(Beginning of Data provided)

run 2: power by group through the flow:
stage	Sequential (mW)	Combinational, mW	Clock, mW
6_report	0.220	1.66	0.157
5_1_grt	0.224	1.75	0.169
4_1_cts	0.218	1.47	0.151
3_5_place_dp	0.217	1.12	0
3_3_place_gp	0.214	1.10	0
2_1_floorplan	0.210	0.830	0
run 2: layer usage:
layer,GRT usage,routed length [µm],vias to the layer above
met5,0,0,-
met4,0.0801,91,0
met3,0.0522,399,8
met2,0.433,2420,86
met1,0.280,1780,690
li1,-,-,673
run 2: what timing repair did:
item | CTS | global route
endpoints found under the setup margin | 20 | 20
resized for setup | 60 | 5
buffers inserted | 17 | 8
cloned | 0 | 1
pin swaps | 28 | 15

(End of Data provided)

• _Exercise instructions_
Set down every line of the listing above again, exactly as given.

• _Written reply_
run 2: power by group through the flow:
stage	Sequential (mW)	Combinational, mW	Clock, mW
6_report	0.220	1.66	0.157
5_1_grt	0.224	1.75	0.169
4_1_cts	0.218	1.47	0.151
3_5_place_dp	0.217	1.12	0
3_3_place_gp	0.214	1.10	0
2_1_floorplan	0.210	0.830	0
run 2: layer usage:
layer,GRT usage,routed length [µm],vias to the layer above
met5,0,0,-
met4,0.0801,91,0
met3,0.0522,399,8
met2,0.433,2420,86
met1,0.280,1780,690
li1,-,-,673
run 2: what timing repair did:
item | CTS | global route
endpoints found under the setup margin | 20 | 20
resized for setup | 60 | 5
buffers inserted | 17 | 8
cloned | 0 | 1
pin swaps | 28 | 15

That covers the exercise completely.